*What you should do*. Across the material below, how many lines contain the word "synthesized"? Give only the number.

*Records to use*.
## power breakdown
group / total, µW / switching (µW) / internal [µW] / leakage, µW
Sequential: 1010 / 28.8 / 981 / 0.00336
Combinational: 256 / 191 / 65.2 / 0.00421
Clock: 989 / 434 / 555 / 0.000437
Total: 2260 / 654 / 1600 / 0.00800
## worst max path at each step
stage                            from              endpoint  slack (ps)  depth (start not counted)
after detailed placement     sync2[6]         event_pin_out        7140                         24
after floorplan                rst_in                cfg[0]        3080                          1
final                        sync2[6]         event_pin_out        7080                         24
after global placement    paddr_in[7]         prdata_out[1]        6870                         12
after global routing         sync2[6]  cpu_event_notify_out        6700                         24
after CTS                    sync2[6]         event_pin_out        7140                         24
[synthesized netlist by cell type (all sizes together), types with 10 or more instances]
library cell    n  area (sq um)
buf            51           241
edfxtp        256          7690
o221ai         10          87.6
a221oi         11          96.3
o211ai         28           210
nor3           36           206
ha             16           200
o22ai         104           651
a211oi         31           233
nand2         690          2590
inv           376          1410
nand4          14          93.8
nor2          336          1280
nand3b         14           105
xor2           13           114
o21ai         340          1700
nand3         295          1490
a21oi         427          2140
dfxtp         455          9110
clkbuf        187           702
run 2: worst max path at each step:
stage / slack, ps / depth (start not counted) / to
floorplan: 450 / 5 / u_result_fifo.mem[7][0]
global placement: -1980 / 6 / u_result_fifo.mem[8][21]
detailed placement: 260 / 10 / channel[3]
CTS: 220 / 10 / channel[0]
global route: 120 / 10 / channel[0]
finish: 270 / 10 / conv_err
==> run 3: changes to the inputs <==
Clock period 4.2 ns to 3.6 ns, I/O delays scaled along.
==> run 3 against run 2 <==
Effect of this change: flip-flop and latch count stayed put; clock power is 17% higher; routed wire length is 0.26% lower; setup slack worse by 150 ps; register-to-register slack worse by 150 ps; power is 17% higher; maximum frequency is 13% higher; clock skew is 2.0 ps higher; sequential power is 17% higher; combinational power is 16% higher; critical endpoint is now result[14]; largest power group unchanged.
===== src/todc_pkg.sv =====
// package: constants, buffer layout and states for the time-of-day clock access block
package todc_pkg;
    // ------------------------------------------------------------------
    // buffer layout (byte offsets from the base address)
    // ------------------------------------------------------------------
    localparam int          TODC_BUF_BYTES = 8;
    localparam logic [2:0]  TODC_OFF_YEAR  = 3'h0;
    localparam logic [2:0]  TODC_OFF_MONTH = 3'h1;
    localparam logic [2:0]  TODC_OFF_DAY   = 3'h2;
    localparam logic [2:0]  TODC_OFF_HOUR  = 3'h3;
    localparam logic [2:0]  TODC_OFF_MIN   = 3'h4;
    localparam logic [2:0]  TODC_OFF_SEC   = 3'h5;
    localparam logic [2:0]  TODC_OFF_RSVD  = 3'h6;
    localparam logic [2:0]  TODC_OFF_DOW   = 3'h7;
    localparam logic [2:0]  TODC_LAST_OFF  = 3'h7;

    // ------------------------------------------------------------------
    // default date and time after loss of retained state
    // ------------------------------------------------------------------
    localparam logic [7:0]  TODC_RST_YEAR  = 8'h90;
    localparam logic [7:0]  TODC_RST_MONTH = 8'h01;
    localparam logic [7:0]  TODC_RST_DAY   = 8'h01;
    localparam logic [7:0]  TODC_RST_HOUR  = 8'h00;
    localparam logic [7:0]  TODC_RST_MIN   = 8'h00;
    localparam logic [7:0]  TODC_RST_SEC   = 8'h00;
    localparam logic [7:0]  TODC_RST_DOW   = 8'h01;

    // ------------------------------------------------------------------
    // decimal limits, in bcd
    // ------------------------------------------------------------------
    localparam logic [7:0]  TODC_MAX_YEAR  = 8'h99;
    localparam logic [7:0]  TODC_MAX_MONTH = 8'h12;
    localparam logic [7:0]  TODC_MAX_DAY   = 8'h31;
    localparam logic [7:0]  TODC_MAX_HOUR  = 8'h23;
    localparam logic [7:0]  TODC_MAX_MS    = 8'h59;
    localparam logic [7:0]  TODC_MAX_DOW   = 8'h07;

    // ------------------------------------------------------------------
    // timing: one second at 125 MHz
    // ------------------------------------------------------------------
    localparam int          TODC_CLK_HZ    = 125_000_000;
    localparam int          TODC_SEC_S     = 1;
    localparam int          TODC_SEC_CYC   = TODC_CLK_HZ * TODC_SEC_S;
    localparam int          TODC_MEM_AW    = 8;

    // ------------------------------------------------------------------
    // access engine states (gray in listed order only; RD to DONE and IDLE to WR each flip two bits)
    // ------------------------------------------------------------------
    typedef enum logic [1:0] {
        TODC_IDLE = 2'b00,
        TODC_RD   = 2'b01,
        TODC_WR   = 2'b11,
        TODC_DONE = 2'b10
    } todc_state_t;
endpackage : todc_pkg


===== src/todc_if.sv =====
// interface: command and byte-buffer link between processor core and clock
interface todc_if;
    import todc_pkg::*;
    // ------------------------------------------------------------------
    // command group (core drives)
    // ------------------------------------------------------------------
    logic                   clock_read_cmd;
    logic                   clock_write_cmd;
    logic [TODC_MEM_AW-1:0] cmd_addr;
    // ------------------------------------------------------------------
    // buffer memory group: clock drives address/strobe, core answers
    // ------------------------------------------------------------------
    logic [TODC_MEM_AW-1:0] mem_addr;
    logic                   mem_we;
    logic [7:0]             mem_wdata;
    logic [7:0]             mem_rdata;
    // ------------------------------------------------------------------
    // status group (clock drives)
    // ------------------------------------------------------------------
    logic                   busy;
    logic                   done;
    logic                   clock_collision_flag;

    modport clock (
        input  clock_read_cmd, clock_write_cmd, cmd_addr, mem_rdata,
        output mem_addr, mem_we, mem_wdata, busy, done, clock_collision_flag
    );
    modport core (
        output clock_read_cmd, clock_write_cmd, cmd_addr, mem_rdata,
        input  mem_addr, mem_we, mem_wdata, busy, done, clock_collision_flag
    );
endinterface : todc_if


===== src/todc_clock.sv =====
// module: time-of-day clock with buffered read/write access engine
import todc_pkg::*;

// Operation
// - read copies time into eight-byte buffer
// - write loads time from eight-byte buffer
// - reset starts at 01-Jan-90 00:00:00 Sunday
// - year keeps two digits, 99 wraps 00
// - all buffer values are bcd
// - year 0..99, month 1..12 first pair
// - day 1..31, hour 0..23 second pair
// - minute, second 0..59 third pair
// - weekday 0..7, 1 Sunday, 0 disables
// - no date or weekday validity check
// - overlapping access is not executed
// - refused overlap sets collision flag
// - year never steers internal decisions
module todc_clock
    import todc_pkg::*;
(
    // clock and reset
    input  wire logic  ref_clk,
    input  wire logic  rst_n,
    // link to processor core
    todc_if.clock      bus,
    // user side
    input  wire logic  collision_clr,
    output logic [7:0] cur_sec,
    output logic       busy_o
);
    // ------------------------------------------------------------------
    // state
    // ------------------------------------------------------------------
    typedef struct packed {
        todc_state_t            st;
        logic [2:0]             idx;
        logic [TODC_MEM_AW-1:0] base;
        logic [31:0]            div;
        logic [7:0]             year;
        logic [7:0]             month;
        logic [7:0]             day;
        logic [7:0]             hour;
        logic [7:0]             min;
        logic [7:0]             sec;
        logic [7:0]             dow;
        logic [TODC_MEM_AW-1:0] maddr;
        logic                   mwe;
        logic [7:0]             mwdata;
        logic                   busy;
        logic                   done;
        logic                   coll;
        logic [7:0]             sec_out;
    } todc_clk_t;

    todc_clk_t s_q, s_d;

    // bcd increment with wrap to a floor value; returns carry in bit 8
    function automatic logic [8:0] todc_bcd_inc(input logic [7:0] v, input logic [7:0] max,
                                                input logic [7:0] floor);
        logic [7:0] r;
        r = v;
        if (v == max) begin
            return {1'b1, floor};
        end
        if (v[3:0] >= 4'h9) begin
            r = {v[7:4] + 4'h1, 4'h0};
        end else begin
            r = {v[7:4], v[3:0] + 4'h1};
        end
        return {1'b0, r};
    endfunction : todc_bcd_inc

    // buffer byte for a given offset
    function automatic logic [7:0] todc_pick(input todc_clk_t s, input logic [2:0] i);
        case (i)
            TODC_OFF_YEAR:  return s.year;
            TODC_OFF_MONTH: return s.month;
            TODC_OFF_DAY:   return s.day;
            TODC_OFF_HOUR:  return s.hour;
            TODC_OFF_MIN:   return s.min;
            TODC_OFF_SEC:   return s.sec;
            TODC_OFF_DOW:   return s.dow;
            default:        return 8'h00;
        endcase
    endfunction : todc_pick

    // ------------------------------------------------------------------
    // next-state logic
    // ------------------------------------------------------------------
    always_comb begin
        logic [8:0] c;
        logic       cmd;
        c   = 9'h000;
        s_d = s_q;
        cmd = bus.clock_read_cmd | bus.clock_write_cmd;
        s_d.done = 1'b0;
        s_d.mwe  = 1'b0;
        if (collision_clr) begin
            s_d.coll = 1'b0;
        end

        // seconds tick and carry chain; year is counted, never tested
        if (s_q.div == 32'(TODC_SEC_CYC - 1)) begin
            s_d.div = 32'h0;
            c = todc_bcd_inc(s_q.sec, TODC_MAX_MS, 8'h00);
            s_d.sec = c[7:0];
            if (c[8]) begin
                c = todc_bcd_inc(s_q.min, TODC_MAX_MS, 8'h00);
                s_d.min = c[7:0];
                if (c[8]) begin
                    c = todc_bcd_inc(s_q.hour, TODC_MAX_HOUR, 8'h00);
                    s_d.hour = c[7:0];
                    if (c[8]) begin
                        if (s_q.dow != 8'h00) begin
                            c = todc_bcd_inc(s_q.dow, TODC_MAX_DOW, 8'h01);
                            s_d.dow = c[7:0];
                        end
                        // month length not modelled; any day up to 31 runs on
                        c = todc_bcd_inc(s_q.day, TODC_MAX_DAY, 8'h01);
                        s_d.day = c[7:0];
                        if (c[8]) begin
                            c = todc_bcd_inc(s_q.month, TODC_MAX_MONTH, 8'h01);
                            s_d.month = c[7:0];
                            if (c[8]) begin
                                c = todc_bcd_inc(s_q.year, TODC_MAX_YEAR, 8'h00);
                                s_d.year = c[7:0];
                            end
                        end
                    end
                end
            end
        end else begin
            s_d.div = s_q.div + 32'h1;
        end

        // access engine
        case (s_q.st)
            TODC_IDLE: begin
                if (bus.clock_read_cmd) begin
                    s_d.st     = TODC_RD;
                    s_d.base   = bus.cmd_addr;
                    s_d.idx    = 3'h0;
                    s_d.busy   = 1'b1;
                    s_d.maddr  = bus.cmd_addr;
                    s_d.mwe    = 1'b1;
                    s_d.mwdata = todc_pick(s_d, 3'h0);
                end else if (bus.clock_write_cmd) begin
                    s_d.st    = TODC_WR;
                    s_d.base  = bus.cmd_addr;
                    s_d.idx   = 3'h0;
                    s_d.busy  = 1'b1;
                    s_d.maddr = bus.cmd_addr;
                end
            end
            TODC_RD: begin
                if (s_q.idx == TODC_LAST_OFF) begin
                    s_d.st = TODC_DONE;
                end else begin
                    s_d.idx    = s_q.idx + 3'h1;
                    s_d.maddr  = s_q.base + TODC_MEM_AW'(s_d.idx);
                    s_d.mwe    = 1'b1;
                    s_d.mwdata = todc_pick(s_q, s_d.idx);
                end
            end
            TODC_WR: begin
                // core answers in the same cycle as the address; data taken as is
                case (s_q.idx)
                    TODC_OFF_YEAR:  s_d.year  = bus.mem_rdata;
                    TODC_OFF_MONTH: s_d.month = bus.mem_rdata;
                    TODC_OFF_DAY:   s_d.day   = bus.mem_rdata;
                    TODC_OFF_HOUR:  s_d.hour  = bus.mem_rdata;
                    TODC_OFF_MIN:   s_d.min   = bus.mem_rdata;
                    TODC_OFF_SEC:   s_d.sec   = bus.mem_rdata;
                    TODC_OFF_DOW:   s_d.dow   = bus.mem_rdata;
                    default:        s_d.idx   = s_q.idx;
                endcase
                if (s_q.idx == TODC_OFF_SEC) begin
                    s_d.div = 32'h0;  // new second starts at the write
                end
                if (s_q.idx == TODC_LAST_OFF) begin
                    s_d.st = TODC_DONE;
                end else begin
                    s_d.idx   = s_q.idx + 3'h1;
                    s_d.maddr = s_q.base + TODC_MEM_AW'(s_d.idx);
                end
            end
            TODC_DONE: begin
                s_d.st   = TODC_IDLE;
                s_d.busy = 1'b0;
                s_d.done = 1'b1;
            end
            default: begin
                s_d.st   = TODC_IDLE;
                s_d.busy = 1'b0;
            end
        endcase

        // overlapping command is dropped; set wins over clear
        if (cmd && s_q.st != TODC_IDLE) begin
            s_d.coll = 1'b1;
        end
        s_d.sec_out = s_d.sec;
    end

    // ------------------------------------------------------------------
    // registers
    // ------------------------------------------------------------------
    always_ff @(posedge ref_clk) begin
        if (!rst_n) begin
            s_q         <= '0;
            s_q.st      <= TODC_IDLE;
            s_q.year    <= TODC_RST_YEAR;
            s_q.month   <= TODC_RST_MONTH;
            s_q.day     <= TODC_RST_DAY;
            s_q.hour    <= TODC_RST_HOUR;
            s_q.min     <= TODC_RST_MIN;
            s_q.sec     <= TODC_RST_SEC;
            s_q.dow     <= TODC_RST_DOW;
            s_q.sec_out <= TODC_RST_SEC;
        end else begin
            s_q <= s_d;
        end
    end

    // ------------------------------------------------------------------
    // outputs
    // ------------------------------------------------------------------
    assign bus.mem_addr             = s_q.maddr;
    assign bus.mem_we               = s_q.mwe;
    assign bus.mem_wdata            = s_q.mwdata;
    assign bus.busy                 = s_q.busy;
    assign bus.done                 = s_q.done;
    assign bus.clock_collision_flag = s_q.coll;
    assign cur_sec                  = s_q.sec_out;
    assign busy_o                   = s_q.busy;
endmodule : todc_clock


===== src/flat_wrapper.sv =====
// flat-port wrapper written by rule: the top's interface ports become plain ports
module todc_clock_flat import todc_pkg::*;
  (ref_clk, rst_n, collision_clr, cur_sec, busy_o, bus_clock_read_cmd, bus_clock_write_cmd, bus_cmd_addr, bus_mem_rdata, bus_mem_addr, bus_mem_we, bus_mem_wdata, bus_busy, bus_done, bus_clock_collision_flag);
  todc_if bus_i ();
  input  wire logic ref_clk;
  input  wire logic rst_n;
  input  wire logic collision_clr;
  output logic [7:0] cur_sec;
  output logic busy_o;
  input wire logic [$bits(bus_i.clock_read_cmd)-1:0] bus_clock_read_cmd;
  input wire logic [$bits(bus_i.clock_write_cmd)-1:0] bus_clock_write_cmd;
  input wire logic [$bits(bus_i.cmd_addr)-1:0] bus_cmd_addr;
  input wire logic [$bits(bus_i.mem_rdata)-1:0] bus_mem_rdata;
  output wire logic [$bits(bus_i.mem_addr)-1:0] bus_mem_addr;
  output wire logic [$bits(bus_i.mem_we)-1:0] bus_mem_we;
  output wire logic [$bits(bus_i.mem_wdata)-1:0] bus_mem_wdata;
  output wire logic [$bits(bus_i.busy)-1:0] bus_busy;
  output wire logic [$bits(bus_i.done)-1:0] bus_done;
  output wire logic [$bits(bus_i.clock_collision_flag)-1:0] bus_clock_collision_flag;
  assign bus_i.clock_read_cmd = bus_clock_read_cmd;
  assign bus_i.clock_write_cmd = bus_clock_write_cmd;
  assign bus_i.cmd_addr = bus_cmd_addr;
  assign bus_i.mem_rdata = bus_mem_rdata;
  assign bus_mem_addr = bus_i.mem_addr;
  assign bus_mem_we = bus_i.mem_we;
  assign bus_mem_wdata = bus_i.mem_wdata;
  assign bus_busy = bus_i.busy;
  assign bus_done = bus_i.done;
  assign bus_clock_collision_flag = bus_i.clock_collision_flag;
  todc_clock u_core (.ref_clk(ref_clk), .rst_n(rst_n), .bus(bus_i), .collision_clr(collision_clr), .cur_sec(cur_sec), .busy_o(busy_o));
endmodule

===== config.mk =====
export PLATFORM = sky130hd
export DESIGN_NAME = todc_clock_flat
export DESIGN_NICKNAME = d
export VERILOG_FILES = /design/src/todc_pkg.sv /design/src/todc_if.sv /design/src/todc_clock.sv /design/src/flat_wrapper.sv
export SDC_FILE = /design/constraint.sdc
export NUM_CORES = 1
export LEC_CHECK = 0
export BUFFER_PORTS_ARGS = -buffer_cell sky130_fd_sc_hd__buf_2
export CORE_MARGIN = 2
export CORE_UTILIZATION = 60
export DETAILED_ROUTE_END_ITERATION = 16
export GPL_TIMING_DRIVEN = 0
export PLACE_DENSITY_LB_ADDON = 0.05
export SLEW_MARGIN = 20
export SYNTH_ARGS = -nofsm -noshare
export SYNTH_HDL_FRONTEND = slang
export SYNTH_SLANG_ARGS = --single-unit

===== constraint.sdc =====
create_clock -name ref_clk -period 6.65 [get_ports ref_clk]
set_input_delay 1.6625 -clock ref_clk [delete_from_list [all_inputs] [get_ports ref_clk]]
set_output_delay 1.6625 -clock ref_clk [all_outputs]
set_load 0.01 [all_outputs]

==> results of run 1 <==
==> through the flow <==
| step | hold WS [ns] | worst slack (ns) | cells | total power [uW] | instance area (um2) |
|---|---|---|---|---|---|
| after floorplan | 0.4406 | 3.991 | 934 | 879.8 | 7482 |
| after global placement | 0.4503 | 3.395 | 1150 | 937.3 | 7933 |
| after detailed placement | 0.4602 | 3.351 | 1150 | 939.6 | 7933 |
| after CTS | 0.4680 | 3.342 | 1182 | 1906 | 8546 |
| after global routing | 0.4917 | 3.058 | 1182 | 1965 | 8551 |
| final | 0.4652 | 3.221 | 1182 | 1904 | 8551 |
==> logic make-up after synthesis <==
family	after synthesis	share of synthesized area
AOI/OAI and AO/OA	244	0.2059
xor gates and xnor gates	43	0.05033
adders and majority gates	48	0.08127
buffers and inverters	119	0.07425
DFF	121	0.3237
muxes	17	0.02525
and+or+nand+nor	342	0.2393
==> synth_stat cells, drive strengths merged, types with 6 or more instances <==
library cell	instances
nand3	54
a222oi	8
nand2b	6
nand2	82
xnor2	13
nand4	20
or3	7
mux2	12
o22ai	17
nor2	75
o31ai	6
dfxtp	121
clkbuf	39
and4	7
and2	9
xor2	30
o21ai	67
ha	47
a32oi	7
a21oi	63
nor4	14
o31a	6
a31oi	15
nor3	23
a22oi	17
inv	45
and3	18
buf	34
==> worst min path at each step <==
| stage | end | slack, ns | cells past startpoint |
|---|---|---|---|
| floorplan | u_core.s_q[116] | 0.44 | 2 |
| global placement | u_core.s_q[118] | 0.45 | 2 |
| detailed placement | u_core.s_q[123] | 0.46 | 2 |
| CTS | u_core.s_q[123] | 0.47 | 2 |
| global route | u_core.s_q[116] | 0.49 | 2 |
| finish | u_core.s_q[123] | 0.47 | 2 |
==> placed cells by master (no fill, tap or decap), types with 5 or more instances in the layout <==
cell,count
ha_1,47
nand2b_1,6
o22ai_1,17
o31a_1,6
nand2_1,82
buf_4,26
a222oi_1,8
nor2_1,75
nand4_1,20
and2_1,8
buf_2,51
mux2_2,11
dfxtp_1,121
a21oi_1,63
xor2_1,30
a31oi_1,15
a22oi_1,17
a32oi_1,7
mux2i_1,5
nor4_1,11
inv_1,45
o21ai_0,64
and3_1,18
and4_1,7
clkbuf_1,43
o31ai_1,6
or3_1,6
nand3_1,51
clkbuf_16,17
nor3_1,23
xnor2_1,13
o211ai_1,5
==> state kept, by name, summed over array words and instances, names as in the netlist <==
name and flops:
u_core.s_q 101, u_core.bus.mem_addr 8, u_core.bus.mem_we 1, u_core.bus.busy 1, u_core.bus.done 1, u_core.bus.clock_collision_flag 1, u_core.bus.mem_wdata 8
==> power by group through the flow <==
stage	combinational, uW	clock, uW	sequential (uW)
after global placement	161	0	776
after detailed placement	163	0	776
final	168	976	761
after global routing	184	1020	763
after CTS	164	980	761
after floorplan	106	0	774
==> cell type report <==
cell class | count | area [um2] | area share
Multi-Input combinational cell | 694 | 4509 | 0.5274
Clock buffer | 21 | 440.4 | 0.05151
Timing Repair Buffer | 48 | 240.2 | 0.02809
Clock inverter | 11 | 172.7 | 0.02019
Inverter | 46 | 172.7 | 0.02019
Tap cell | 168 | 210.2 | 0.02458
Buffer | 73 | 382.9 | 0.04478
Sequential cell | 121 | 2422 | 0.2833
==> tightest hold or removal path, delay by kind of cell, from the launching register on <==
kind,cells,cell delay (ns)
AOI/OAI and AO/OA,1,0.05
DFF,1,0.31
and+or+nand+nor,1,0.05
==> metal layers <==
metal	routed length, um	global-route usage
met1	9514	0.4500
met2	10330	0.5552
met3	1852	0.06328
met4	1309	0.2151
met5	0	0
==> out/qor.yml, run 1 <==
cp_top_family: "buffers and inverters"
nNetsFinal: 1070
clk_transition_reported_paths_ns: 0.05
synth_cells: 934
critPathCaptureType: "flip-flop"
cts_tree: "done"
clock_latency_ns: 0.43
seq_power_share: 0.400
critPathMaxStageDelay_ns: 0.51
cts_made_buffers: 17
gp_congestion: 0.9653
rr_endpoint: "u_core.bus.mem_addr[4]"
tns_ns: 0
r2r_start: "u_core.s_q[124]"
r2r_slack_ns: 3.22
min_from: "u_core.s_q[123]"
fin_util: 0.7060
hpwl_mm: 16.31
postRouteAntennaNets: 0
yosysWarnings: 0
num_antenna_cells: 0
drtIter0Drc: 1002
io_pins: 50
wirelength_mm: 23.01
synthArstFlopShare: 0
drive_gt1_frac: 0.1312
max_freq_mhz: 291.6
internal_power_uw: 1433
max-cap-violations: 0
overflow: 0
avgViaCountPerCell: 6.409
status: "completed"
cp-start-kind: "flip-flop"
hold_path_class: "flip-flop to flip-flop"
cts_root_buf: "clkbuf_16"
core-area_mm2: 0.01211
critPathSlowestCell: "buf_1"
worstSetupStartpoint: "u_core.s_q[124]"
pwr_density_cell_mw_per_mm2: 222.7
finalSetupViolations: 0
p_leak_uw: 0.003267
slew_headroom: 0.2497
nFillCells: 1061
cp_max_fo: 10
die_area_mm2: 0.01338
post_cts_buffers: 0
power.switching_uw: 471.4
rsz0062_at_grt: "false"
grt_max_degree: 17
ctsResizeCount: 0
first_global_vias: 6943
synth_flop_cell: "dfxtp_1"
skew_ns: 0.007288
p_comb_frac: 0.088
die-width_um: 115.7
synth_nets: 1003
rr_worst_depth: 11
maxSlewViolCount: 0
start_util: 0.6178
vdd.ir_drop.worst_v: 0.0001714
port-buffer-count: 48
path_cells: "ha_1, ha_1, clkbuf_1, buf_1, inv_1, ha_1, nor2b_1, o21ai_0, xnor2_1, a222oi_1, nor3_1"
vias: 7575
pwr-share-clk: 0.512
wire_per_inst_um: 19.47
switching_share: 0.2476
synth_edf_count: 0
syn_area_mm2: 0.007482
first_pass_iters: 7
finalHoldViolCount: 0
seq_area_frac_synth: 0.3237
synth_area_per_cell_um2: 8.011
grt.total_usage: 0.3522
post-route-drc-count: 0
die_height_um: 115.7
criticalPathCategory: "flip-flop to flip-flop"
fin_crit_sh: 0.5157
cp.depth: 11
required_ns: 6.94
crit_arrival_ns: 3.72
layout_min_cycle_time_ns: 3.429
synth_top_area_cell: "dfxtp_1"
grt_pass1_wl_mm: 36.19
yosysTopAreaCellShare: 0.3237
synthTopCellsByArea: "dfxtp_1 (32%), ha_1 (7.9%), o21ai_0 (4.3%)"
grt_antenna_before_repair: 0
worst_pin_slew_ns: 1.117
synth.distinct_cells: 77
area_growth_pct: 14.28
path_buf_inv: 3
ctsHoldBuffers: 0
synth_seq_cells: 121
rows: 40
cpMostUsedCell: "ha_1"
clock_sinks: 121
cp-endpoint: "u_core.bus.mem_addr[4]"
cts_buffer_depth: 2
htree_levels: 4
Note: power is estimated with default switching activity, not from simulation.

*Solution to this task*. 2